### config.mk
export PLATFORM = sky130hd
export DESIGN_NAME = keypad_scanner
export DESIGN_NICKNAME = d
export VERILOG_FILES = /design/src/rtl/keypad_scanner.sv
export SDC_FILE = /design/constraint.sdc
export NUM_CORES = 1
export LEC_CHECK = 0
export CAP_MARGIN = 20
export CORE_UTILIZATION = 50
export CTS_CLUSTER_SIZE = 10
export DETAILED_ROUTE_END_ITERATION = 10
export PLACE_DENSITY_LB_ADDON = 0.25
export SYNTH_ARGS = -nofsm -noshare
export SYNTH_HDL_FRONTEND = slang
export SYNTH_SLANG_ARGS = --single-unit
export TNS_END_PERCENT = 20
### constraint.sdc
create_clock -name i_clk -period 2.1 [get_ports i_clk]
set_input_delay 0.21 -clock i_clk [delete_from_list [all_inputs] [get_ports i_clk]]
set_output_delay 0.21 -clock i_clk [all_outputs]
set_load 0.02 [all_outputs]
### src/rtl/keypad_scanner.sv
// 4x4 hex keypad scanner with frame debounce, key events and a 16-bit digit shift register.
// Optional auto-repeat of a held key is enabled by defining KEYPAD_AUTOREPEAT_EN.
module keypad_scanner #(
    parameter int CLK_HZ          = 50_000_000,
    parameter int SCAN_HZ         = 1000,
    parameter int DEBOUNCE_FRAMES = 4,
    parameter int REPEAT_DELAY    = 250,
    parameter int REPEAT_PERIOD   = 50
) (
    input  logic        i_clk,
    input  logic        i_rst,
    input  logic [3:0]  i_Row,
    input  logic        i_Clear,
    output logic [3:0]  o_Col,
    output logic [3:0]  o_Key,
    output logic        o_KeyValid,
    output logic        o_KeyStrobe,
    output logic [15:0] o_Digit
);
    localparam int SCAN_DIV = CLK_HZ / SCAN_HZ;
    localparam int DIV_W    = (SCAN_DIV > 1) ? $clog2(SCAN_DIV) : 1;
    localparam int DB_W     = $clog2(DEBOUNCE_FRAMES + 1);
    localparam logic [4:0] NONE = 5'b0_0000;

    typedef enum logic {S_SCAN, S_EVAL} state_t;
    state_t r_state, w_state_nxt;

    logic [DIV_W-1:0] r_div;
    logic [1:0]       r_col;
    logic [1:0]       r_nkeys;
    logic [3:0]       r_kcode;
    logic [4:0]       r_prev, r_deb;
    logic [DB_W-1:0]  r_stable;
    logic [3:0]       r_key;
    logic             r_valid, r_strobe;
    logic [15:0]      r_digit;

    logic             w_tick, w_eval;
    logic [2:0]       w_nlow, w_sum;
    logic [1:0]       w_base, w_row, w_nkeys_nxt;
    logic [3:0]       w_kcode_nxt;
    logic [4:0]       w_res, w_deb_nxt;
    logic [DB_W-1:0]  w_stable_nxt;
    logic             w_change, w_press, w_repeat;

    function automatic logic [3:0] key_code(input logic [1:0] row, input logic [1:0] col);
        logic [3:0] code;
        code = 4'h0;
        case ({row, col})
            4'h0: code = 4'h1;  4'h1: code = 4'h2;  4'h2: code = 4'h3;  4'h3: code = 4'hA;
            4'h4: code = 4'h4;  4'h5: code = 4'h5;  4'h6: code = 4'h6;  4'h7: code = 4'hB;
            4'h8: code = 4'h7;  4'h9: code = 4'h8;  4'hA: code = 4'h9;  4'hB: code = 4'hC;
            4'hC: code = 4'h0;  4'hD: code = 4'hF;  4'hE: code = 4'hE;  default: code = 4'hD;
        endcase
        return code;
    endfunction

    assign w_tick = (r_div == DIV_W'(SCAN_DIV - 1));
    assign o_Col  = ~(4'b0001 << r_col);

    // Column 0 starts a fresh frame; key count saturates at 2 (= ambiguous)
    assign w_nlow = 3'(!i_Row[0]) + 3'(!i_Row[1]) + 3'(!i_Row[2]) + 3'(!i_Row[3]);
    assign w_base = (r_col == 2'd0) ? 2'd0 : r_nkeys;
    assign w_sum  = {1'b0, w_base} + w_nlow;
    assign w_nkeys_nxt = (w_sum >= 3'd2) ? 2'd2 : w_sum[1:0];

    always_comb begin
        w_row = 2'd0;
        for (int r = 3; r >= 0; r--) begin
            if (!i_Row[r]) w_row = 2'(r);
        end
    end

    assign w_kcode_nxt = (w_nlow == 3'd1 && w_base == 2'd0) ? key_code(w_row, r_col) : r_kcode;

    always_ff @(posedge i_clk) begin
        if (i_rst) begin
            r_div   <= '0;
            r_col   <= 2'd0;
            r_nkeys <= 2'd0;
            r_kcode <= 4'h0;
        end else if (w_tick) begin
            r_div   <= '0;
            r_col   <= r_col + 2'd1;
            r_nkeys <= w_nkeys_nxt;
            r_kcode <= w_kcode_nxt;
        end else begin
            r_div   <= r_div + 1'b1;
        end
    end

    always_ff @(posedge i_clk) begin
        if (i_rst) r_state <= S_SCAN;
        else       r_state <= w_state_nxt;
    end

    always_comb begin
        w_state_nxt = r_state;
        w_eval      = 1'b0;
        unique case (r_state)
            S_SCAN: if (w_tick && r_col == 2'd3) w_state_nxt = S_EVAL;
            S_EVAL: begin
                w_eval      = 1'b1;
                w_state_nxt = S_SCAN;
            end
        endcase
    end

    assign w_res = (r_nkeys == 2'd1) ? {1'b1, r_kcode} : NONE;

    always_comb begin
        w_stable_nxt = DB_W'(1);
        if (w_res == r_prev) begin
            if (r_stable == DB_W'(DEBOUNCE_FRAMES)) w_stable_nxt = r_stable;
            else                                    w_stable_nxt = r_stable + 1'b1;
        end
        w_deb_nxt = (w_stable_nxt == DB_W'(DEBOUNCE_FRAMES)) ? w_res : r_deb;
        w_change  = (w_deb_nxt != r_deb);
        w_press   = w_change && w_deb_nxt[4];
    end

`ifdef KEYPAD_AUTOREPEAT_EN
    localparam int RP_MAX = (REPEAT_DELAY > REPEAT_PERIOD) ? REPEAT_DELAY : REPEAT_PERIOD;
    localparam int RP_W   = $clog2(RP_MAX + 1);
    logic [RP_W-1:0] r_rep, w_rep_inc;
    logic            r_first;

    assign w_rep_inc = r_rep + 1'b1;
    assign w_repeat  = w_eval && !w_change && r_deb[4] &&
                       (r_first ? (w_rep_inc == RP_W'(REPEAT_DELAY))
                                : (w_rep_inc == RP_W'(REPEAT_PERIOD)));

    always_ff @(posedge i_clk) begin
        if (i_rst) begin
            r_rep   <= '0;
            r_first <= 1'b0;
        end else if (w_eval) begin
            if (w_change) begin
                r_rep   <= '0;
                r_first <= 1'b1;
            end else if (w_repeat) begin
                r_rep   <= '0;
                r_first <= 1'b0;
            end else if (r_deb[4]) begin
                r_rep   <= w_rep_inc;
            end
        end
    end
`else
    logic w_unused_rep;
    assign w_unused_rep = (REPEAT_DELAY > REPEAT_PERIOD);
    assign w_repeat     = 1'b0;
`endif

    always_ff @(posedge i_clk) begin
        if (i_rst) begin
            r_prev   <= NONE;
            r_stable <= '0;
            r_deb    <= NONE;
            r_key    <= 4'h0;
            r_valid  <= 1'b0;
            r_strobe <= 1'b0;
        end else begin
            r_strobe <= 1'b0;
            if (w_eval) begin
                r_prev   <= w_res;
                r_stable <= w_stable_nxt;
                r_deb    <= w_deb_nxt;
                if (w_change) r_valid <= w_deb_nxt[4];
                if (w_press)  r_key   <= w_deb_nxt[3:0];
                r_strobe <= w_press | w_repeat;
            end
        end
    end

    // Shift happens during the strobe cycle so a coincident clear sees the new key
    always_ff @(posedge i_clk) begin
        if (i_rst)            r_digit <= 16'h0000;
        else if (i_Clear)     r_digit <= r_strobe ? {12'h000, r_key} : 16'h0000;
        else if (r_strobe)    r_digit <= {r_digit[11:0], r_key};
    end

    assign o_Key       = r_key;
    assign o_KeyValid  = r_valid;
    assign o_KeyStrobe = r_strobe;
    assign o_Digit     = r_digit;
endmodule

==> flow_metrics.py <==
metrics = {
    "layout": {
        "mostFrequentLayoutCells": "62 x nor2_1, 58 x dfxtp_1, 29 x clkdlybuf4s50_1",
        "fill_cells": 479,
        "drive_above_1_share": 0.136,
        "diodes": 0,
        "nets": 397,
        "final_common_cell": "nor2_1",
        "area_growth_pct": 24.1,
    },
    "worst_setup_path": {
        "crit_type": "input pin to flop",
        "required_ns": 2.32,
        "end_kind": "flop",
        "critPathArrivalTime_ns": 2.24,
        "crit_fanout": 2,
        "cp-start-kind": "input pin",
    },
    "grt": {
        "grt_max_degree": 21,
        "antenna_found_initial": 0,
        "grt_pass1_vias": 2200,
        "grt_overflow": 0,
        "grt_pass1_wl_mm": 9.45,
        "grt.total_usage": 0.202,
    },
    "job": {
        "cap_viol_max_count": 0,
    },
    "synth": {
        "ys.flop_type": "dfxtp_1",
        "seq_area_frac_synth": 0.420,
        "ys_seq_elements": 60,
        "synth_cells": 329,
        "synth_nets": 349,
        "synth.distinct_cells": 41,
        "avgSynthCellArea_um2": 8.70,
        "syn_area_um2": 2860,
        "synth-edff-count": 0,
        "yosys_warnings": 0,
        "async_flop_share": 0,
    },
    "sta": {
        "setup_viol": 0,
        "timing.hold.ws_ns": 0.463,
        "period_share": 0.965,
        "finalHoldViolations": 0,
        "finalCriticalPeriod_ns": 2.03,
        "max_freq_mhz": 493,
        "clock_skew_ns": 0.00619,
        "slew-limit-headroom": 0.641,
        "drv_slew": 0,
        "rsz0062_at_grt": "false",
        "fin_setup_tns_ns": 0,
        "worst_pin_slew_ns": 0.536,
    },
    "pwr": {
        "p_clk_frac": 0.403,
        "p_per_area_nw_per_um2": 594,
        "power_frac_seq": 0.544,
        "comb_power_share": 0.054,
        "vdd_drop_max_v": 0.000460,
        "switching_share": 0.239,
        "power.total_uw": 2110,
        "internal_power_uw": 1610,
        "switchingPower_uw": 503,
        "power.leakage_uw": 0.00124,
    },
    "clocking": {
        "cts_sinks": 60,
        "numCtsBuffers": 9,
        "holdBufCountCts": 0,
        "post_cts_buffers": 0,
        "clkTransAtPathRegs_ns": 0.06,
        "clockBufferDepth": 2,
        "insertion_delay_ns": 0.34,
        "cts_tree": "yes",
        "htreeDepth": 3,
        "root_buffer": "clkbuf_8",
    },
    "die": {
        "io_pins": 33,
        "die_h_um": 77.7,
        "fp.dieW_um": 77.7,
        "core_area_um2": 5510,
        "die-area_um2": 6030,
        "start_util": 0.520,
        "rows": 27,
    },
    "run_status": {
        "run_status": "finished, final reports clean",
    },
    "route": {
        "via_count": 2287,
        "wl_per_cell_um": 12.1,
        "first_pass_iters": 4,
        "viasPerCell": 5.05,
        "drt_iter0_drc": 121,
        "wl_mm": 5.49,
        "drc": 0,
        "antenna_left": 0,
    },
    "placement": {
        "port_buffers": 32,
        "place.gp.congestion": 0.816,
        "dp_hpwl_mm": 4.09,
    },
    "hold_path": {
        "hp-class": "flop to flop",
    },
}
critical path, cell delays in order:
cell and delay (ns):
dlygate4sd2_1 0.20, inv_2 0.05, fa_1 0.51, ha_4 0.18
ha_4 0.26, inv_2 0.04, fa_2 0.36, xor2_2 0.16
nand3_2 0.07, nor2_1 0.04, a21oi_1 0.12, nor2_1 0.05
Yosys cell counts, types with 2 or more instances:
cell | count | area [µm²]
a21oi_1 | 24 | 120
nor2b_1 | 4 | 25.0
xnor2_1 | 12 | 105
xor2_1 | 9 | 78.8
a22oi_1 | 3 | 22.5
nand2_1 | 18 | 67.6
clkbuf_1 | 11 | 41.3
fa_1 | 2 | 40.0
nand4_1 | 6 | 37.5
a211oi_1 | 4 | 30.0
and2_1 | 2 | 12.5
nor3b_1 | 5 | 37.5
buf_4 | 3 | 22.5
nor3_1 | 3 | 15.0
nand2b_1 | 8 | 50.1
nor2_1 | 62 | 233
mux2i_1 | 21 | 210
inv_1 | 20 | 75.1
nand3_1 | 12 | 60.1
dfxtp_1 | 60 | 1200
o21ai_0 | 7 | 35.0
nand3b_1 | 4 | 30.0
ha_1 | 11 | 138
registers in the layout (all words and copies together) (netlist names), 2 cells and up:
signal and count:
o_Digit 16, o_Key 4, r_col 2, r_deb 5
r_div 16, r_kcode 4, r_nkeys 2, r_prev 5
r_stable 3
kinds of logic (layout without fill, tap and decap cells):
| kind of cell | Yosys count | after routing | share of synthesized area |
|---|---|---|---|
| buffers and inverters | 34 | 86 | 0.0485 |
| AND/OR/NAND/NOR | 134 | 134 | 0.226 |
| XOR/XNOR | 21 | 21 | 0.0642 |
| AO/OA/AOI/OAI | 45 | 45 | 0.0979 |
| multiplexers | 22 | 22 | 0.0813 |
| flip-flops | 60 | 60 | 0.420 |
| adder cells (fa/ha/maj) | 13 | 13 | 0.0621 |
metal layers:
layer  wire [µm]  track usage  vias to the layer above
met5           0            0                        -
met4          73       0.0679                        0
met3         172       0.0776                        8
met2        2600        0.337                       19
met1        2650        0.237                     1059
li1            -            -                     1201
stage by stage:
step	utilization	instance area [µm²]	setup WS (ns)	instances
after floorplan	-	2900	0.00339	329
after global placement	0.616	3390	-0.544	438
after detailed placement	0.616	3390	-0.581	438
after CTS	0.644	3540	0.0371	453
after global routing	0.645	3550	0.00257	453
final	0.645	3550	0.0725	453
power groups by stage:
stage / sequential (µW) / clock, µW / combinational (µW)
2_1_floorplan: 1170 / 0 / 77.6
3_3_place_gp: 1170 / 0 / 112
3_5_place_dp: 1170 / 0 / 115
4_1_cts: 1150 / 877 / 114
5_1_grt: 1150 / 928 / 128
6_report: 1150 / 849 / 113
layout make-up:
class	instances	area (µm²)	share of cell area
multi-input cells	235	1570	0.441
flip-flops and latches	60	1200	0.339
repair buffers	51	460	0.130
clock buffers	9	124	0.0349
well taps	72	90.1	0.0254
inverters	20	75.1	0.0211
clock inverters	6	32.5	0.00916
worst paths after layout:
kind | startpoint | to | slack, ns | cells after the start
max | i_Row[1] | r_nkeys[0] | 0.07 | 12
min | r_div[0] | r_div[0] | 0.46 | 1
min reg2reg | r_div[0] | r_div[0] | 0.46 | 1
max reg2reg | r_nkeys[0] | r_deb[3] | 0.17 | 9
what timing repair did:
item / 4_1_cts / 5_1_grt
endpoints found under the setup margin: 6 / 13
pin swaps: 4 / 2
endpoints found under the hold margin: 0 / 0
resized for setup: 4 / 6
Power figures use the tool's default switching activity.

════

Would you return each line of the material above, unchanged, from the first one through the line where "parameter int CLK_HZ" appears?

### config.mk
export PLATFORM = sky130hd
export DESIGN_NAME = keypad_scanner
export DESIGN_NICKNAME = d
export VERILOG_FILES = /design/src/rtl/keypad_scanner.sv
export SDC_FILE = /design/constraint.sdc
export NUM_CORES = 1
export LEC_CHECK = 0
export CAP_MARGIN = 20
export CORE_UTILIZATION = 50
export CTS_CLUSTER_SIZE = 10
export DETAILED_ROUTE_END_ITERATION = 10
export PLACE_DENSITY_LB_ADDON = 0.25
export SYNTH_ARGS = -nofsm -noshare
export SYNTH_HDL_FRONTEND = slang
export SYNTH_SLANG_ARGS = --single-unit
export TNS_END_PERCENT = 20
### constraint.sdc
create_clock -name i_clk -period 2.1 [get_ports i_clk]
set_input_delay 0.21 -clock i_clk [delete_from_list [all_inputs] [get_ports i_clk]]
set_output_delay 0.21 -clock i_clk [all_outputs]
set_load 0.02 [all_outputs]
### src/rtl/keypad_scanner.sv
// 4x4 hex keypad scanner with frame debounce, key events and a 16-bit digit shift register.
// Optional auto-repeat of a held key is enabled by defining KEYPAD_AUTOREPEAT_EN.
module keypad_scanner #(
    parameter int CLK_HZ          = 50_000_000,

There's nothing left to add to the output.